__Dataset content__.
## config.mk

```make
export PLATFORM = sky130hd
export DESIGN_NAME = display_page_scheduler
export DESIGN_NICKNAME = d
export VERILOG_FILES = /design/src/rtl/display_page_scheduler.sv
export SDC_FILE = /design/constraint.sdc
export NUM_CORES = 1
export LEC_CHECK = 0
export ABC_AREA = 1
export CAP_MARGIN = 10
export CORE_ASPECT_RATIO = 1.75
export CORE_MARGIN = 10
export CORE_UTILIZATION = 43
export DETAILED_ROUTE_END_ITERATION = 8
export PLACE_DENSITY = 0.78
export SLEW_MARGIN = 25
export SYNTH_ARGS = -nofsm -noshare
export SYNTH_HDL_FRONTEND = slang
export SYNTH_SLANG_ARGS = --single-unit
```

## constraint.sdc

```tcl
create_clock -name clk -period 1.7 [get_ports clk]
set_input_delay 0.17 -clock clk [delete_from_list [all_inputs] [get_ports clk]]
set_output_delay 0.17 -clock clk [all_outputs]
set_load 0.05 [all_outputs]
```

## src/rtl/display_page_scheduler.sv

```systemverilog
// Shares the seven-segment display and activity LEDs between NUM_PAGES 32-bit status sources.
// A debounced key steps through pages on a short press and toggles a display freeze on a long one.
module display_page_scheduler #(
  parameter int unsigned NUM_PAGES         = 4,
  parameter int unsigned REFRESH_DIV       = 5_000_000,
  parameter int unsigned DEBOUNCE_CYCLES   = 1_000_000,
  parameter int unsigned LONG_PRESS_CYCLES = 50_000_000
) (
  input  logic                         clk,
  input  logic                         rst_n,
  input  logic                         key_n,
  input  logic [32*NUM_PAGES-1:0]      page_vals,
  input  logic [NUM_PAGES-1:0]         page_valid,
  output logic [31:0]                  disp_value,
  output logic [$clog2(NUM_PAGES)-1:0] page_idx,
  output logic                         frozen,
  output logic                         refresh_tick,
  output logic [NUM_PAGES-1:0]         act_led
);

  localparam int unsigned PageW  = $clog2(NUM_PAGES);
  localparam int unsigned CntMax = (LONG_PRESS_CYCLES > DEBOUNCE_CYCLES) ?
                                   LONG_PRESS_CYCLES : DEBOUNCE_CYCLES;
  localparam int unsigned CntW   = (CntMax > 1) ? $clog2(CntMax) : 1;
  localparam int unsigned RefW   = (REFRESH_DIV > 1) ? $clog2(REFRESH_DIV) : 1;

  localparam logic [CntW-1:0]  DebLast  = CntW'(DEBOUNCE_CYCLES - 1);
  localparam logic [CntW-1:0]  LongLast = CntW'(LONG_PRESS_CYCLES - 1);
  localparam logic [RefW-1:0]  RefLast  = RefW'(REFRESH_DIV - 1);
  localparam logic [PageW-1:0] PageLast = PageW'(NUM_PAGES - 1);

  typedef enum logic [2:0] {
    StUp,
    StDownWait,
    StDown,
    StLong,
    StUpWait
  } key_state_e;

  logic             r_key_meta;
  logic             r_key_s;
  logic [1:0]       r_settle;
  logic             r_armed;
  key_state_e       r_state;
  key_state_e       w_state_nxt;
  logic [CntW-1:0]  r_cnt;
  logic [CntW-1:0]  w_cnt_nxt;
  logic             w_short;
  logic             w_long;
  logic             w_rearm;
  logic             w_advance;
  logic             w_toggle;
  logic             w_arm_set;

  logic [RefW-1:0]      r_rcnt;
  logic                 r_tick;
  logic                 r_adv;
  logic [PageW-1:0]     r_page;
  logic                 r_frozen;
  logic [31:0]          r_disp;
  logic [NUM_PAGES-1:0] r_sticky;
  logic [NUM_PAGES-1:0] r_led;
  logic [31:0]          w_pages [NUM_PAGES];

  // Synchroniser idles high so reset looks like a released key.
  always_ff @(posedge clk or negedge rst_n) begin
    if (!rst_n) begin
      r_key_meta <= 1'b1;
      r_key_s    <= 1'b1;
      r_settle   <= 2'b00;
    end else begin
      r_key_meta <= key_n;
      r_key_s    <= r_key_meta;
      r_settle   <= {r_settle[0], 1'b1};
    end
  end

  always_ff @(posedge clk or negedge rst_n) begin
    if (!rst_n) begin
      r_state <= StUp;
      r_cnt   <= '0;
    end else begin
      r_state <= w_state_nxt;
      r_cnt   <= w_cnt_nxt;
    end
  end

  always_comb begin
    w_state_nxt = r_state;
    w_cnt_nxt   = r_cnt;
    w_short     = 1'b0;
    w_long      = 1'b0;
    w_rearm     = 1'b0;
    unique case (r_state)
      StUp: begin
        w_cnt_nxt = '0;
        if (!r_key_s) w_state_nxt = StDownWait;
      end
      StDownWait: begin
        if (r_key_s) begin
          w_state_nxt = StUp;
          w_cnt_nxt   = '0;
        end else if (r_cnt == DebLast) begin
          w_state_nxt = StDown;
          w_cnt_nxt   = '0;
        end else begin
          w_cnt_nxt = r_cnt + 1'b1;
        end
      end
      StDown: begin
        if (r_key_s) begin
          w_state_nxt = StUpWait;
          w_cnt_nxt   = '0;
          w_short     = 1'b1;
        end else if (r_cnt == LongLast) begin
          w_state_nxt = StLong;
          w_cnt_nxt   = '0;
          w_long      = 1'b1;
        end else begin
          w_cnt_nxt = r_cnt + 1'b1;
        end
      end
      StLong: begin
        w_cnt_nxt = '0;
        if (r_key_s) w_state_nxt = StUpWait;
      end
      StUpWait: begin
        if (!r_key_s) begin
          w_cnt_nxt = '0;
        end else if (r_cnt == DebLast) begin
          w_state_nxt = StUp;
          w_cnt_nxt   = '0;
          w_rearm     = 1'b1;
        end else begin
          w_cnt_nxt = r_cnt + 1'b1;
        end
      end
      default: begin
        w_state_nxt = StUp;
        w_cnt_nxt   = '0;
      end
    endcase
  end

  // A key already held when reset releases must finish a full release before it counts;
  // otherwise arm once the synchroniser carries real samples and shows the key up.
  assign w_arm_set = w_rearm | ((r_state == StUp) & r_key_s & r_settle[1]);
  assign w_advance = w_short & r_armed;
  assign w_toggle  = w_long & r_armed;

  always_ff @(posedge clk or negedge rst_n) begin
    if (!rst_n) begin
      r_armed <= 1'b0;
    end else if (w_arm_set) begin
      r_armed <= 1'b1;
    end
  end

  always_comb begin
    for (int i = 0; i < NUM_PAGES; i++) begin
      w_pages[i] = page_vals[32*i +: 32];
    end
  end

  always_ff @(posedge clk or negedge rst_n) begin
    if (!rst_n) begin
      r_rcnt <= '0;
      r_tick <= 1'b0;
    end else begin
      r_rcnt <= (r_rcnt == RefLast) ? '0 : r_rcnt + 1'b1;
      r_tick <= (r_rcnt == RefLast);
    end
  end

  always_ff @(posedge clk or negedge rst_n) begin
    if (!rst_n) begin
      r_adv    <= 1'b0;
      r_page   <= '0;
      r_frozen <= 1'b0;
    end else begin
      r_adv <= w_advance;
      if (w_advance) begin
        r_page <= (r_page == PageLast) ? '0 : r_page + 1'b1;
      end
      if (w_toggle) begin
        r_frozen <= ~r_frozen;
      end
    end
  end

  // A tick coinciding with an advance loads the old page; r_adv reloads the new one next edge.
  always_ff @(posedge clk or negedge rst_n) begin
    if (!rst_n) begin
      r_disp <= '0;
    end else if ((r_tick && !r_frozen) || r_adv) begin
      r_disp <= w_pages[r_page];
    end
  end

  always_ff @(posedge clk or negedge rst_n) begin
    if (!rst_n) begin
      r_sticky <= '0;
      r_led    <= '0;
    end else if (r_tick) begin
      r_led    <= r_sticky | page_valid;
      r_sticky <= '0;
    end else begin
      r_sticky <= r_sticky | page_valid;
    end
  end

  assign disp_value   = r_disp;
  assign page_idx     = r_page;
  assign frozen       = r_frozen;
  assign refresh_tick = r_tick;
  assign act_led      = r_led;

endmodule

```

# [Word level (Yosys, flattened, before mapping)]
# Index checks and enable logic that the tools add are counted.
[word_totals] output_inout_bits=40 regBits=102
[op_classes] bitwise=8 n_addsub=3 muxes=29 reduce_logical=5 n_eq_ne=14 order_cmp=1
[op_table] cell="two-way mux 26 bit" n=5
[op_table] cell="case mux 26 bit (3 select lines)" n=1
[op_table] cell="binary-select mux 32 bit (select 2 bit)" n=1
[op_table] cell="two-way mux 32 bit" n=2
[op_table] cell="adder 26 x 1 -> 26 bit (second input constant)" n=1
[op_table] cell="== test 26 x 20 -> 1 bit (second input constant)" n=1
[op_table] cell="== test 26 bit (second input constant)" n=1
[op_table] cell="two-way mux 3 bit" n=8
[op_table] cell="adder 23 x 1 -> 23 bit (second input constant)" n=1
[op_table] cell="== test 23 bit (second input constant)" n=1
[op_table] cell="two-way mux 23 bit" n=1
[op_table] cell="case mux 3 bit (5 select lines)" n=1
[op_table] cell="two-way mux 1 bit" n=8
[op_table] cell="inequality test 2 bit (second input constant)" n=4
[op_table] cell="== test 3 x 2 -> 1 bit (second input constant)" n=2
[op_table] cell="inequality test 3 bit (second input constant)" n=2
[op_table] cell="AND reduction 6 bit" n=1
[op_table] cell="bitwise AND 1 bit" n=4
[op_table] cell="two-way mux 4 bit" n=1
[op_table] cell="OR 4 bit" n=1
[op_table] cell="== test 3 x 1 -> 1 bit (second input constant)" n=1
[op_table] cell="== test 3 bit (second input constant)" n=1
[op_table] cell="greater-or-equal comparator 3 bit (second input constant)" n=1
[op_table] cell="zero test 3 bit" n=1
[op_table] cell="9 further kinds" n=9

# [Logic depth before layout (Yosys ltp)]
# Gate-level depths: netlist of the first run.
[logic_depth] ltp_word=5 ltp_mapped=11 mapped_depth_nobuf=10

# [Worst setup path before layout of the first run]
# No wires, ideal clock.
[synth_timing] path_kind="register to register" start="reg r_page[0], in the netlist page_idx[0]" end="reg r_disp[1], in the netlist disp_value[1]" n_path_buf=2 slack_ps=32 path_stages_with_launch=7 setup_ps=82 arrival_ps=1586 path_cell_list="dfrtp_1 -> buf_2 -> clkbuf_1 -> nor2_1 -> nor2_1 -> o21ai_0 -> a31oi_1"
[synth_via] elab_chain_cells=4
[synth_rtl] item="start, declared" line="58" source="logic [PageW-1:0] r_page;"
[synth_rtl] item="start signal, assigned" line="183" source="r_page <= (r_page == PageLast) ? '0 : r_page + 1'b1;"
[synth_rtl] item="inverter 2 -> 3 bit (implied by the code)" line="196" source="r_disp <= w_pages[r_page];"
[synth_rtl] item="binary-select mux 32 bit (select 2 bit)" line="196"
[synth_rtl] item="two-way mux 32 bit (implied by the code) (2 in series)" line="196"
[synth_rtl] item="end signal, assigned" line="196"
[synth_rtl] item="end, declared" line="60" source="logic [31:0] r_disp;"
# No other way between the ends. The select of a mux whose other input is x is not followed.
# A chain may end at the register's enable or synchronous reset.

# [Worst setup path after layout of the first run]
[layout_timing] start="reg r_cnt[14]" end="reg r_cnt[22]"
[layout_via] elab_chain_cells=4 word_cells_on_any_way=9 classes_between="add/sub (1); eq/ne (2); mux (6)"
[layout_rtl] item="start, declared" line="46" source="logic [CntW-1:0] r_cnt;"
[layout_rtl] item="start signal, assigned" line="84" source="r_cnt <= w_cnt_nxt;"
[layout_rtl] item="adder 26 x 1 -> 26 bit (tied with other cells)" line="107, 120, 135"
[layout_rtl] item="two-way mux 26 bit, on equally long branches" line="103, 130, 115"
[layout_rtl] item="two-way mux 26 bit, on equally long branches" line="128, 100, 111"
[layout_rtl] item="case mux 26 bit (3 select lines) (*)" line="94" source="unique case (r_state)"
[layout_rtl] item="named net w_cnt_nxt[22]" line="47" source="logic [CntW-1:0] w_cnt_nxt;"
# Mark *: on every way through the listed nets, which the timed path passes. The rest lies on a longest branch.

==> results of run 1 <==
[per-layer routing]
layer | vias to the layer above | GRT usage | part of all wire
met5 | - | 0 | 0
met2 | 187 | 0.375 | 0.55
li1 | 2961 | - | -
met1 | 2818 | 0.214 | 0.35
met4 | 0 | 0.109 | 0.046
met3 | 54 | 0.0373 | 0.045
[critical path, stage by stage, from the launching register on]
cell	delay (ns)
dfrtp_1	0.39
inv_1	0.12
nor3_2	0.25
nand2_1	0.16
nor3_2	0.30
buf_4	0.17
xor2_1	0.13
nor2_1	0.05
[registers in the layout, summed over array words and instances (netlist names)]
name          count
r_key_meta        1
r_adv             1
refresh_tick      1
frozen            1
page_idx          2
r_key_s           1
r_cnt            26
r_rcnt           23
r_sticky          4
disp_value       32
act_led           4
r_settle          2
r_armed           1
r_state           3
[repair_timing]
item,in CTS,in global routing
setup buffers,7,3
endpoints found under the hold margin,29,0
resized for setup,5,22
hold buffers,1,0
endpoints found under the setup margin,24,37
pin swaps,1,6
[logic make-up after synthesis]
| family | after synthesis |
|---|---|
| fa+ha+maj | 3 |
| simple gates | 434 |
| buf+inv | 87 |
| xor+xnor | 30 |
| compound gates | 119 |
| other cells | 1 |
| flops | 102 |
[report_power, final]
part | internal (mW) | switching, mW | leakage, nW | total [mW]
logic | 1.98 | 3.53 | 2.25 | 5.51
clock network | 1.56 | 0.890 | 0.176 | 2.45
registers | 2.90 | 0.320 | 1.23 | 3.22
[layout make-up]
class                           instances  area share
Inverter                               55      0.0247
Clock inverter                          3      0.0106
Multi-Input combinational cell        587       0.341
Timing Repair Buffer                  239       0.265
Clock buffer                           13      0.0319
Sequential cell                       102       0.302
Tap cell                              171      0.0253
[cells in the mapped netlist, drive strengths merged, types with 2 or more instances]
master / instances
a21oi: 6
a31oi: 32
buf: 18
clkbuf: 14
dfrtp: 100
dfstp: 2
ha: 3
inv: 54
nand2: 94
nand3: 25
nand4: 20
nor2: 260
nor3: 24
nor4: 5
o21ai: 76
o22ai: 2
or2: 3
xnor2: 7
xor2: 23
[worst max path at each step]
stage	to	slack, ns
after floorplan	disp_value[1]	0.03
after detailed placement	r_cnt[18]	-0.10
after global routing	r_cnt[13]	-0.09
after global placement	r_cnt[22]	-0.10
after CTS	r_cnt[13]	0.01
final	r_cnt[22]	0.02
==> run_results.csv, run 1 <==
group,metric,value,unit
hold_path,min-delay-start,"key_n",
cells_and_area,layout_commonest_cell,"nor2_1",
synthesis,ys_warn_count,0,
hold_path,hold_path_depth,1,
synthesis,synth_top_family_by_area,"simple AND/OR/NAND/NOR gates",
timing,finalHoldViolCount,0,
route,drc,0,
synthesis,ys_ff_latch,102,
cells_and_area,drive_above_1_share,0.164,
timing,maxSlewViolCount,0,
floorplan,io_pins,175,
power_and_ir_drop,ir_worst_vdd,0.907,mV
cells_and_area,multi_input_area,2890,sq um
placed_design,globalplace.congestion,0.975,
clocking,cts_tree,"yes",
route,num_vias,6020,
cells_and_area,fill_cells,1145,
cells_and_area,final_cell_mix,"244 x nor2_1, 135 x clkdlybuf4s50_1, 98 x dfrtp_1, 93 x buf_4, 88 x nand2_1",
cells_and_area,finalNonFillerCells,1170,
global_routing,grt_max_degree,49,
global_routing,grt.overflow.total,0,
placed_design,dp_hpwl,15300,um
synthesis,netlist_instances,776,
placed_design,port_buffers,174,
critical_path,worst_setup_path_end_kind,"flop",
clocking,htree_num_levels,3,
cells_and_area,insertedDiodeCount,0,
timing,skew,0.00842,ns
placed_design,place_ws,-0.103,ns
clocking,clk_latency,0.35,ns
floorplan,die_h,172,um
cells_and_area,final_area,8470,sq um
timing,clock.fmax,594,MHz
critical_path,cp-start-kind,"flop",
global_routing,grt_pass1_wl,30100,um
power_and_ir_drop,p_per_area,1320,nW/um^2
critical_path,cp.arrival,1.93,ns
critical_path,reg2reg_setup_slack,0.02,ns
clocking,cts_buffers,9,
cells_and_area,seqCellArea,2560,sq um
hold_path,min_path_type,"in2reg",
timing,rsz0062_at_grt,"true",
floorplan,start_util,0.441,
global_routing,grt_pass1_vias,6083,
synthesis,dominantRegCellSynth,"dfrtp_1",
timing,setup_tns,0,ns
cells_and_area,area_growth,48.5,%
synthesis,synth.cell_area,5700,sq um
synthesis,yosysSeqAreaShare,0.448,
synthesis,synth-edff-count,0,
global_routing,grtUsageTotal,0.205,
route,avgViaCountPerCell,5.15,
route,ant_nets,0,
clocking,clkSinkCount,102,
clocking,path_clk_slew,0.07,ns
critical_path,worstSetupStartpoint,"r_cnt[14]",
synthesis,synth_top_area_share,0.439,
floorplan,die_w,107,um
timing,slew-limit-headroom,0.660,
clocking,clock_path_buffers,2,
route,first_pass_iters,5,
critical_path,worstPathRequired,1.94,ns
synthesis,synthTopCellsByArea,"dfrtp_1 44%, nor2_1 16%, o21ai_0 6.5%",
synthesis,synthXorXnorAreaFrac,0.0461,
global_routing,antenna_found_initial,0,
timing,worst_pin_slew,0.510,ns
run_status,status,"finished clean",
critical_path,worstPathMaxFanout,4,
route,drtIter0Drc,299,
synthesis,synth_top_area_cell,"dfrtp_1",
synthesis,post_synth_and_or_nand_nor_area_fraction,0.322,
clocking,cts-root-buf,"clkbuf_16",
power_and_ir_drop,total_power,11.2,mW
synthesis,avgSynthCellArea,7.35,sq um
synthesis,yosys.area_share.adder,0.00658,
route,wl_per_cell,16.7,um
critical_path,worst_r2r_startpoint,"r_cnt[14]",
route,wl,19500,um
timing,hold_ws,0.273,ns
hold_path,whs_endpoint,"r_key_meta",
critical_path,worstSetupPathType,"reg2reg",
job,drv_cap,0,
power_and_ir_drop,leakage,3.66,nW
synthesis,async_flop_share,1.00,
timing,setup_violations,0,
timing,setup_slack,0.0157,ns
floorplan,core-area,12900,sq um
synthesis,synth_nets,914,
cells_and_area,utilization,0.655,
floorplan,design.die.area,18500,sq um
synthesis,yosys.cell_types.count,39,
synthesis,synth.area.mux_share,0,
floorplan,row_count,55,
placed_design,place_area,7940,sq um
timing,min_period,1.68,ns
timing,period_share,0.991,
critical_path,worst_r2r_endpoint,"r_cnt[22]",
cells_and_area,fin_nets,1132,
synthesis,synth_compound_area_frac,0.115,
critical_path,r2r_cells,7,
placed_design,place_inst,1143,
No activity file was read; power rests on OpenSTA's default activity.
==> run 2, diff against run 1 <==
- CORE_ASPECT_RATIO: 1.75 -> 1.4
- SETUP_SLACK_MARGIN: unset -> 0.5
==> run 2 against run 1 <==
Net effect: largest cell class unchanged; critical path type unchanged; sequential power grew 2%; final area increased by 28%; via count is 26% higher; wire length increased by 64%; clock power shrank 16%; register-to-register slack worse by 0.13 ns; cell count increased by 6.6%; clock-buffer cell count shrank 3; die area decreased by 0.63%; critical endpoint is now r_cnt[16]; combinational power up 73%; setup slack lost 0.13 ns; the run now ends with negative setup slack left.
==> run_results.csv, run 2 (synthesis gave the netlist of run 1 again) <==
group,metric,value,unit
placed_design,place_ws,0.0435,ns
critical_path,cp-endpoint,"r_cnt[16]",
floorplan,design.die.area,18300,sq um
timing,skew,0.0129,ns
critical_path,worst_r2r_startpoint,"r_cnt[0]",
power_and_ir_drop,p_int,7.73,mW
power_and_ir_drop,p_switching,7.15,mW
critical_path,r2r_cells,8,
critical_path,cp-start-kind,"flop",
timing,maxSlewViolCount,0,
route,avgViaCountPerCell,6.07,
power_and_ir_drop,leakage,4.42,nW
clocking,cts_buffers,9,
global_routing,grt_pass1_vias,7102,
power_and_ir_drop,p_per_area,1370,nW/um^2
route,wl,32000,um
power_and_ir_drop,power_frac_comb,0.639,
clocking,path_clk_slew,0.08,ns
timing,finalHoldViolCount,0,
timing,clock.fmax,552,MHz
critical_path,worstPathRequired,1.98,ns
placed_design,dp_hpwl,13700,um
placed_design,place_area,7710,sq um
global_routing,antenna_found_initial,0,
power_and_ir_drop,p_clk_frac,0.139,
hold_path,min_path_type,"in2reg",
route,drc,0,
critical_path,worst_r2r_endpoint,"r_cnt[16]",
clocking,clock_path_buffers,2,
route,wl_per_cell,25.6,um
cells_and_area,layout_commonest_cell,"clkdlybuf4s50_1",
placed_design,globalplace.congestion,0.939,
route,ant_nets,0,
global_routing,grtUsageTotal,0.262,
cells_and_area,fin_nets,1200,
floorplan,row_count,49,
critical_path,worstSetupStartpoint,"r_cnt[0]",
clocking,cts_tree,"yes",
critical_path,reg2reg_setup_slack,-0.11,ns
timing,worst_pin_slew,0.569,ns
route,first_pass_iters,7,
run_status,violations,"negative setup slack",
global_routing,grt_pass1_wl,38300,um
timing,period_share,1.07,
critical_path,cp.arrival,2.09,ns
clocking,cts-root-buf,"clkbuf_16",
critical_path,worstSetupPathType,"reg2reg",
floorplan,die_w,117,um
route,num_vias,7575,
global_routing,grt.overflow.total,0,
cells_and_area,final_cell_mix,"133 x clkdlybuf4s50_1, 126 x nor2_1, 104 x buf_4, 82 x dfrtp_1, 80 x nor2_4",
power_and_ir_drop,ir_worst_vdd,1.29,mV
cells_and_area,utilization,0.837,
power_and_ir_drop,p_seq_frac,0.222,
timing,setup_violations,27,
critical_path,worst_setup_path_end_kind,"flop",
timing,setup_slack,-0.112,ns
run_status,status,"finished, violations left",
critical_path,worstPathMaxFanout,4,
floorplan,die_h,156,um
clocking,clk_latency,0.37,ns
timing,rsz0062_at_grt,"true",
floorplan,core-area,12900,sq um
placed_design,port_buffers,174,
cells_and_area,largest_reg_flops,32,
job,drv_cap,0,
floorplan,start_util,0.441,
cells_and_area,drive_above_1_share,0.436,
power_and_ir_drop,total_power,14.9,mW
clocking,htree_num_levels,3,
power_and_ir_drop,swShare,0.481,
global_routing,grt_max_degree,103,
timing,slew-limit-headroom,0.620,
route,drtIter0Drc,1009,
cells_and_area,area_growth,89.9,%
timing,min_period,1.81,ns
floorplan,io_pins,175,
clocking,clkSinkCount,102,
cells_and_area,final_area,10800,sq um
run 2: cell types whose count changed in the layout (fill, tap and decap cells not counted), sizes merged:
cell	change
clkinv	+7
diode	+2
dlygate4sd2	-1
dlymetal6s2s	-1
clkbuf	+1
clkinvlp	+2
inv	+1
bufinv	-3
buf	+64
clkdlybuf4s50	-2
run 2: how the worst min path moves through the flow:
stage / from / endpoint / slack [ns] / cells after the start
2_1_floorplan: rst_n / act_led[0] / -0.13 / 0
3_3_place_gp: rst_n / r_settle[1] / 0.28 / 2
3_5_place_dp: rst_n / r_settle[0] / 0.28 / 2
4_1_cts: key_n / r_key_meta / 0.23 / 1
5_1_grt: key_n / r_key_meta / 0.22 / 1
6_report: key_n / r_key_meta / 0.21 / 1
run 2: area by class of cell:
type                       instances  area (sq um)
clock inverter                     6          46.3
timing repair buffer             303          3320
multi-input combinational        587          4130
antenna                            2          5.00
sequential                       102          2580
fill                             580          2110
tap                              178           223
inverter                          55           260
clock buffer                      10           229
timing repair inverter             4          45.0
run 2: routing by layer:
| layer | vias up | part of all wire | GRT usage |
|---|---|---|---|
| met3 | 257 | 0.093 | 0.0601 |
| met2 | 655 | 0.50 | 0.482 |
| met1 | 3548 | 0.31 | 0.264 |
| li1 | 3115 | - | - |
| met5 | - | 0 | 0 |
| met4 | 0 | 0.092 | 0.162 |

__The task__. From the listing above, collect every line that mentions the word "code".

__Output__.
[synth_rtl] item="inverter 2 -> 3 bit (implied by the code)" line="196" source="r_disp <= w_pages[r_page];"
[synth_rtl] item="two-way mux 32 bit (implied by the code) (2 in series)" line="196"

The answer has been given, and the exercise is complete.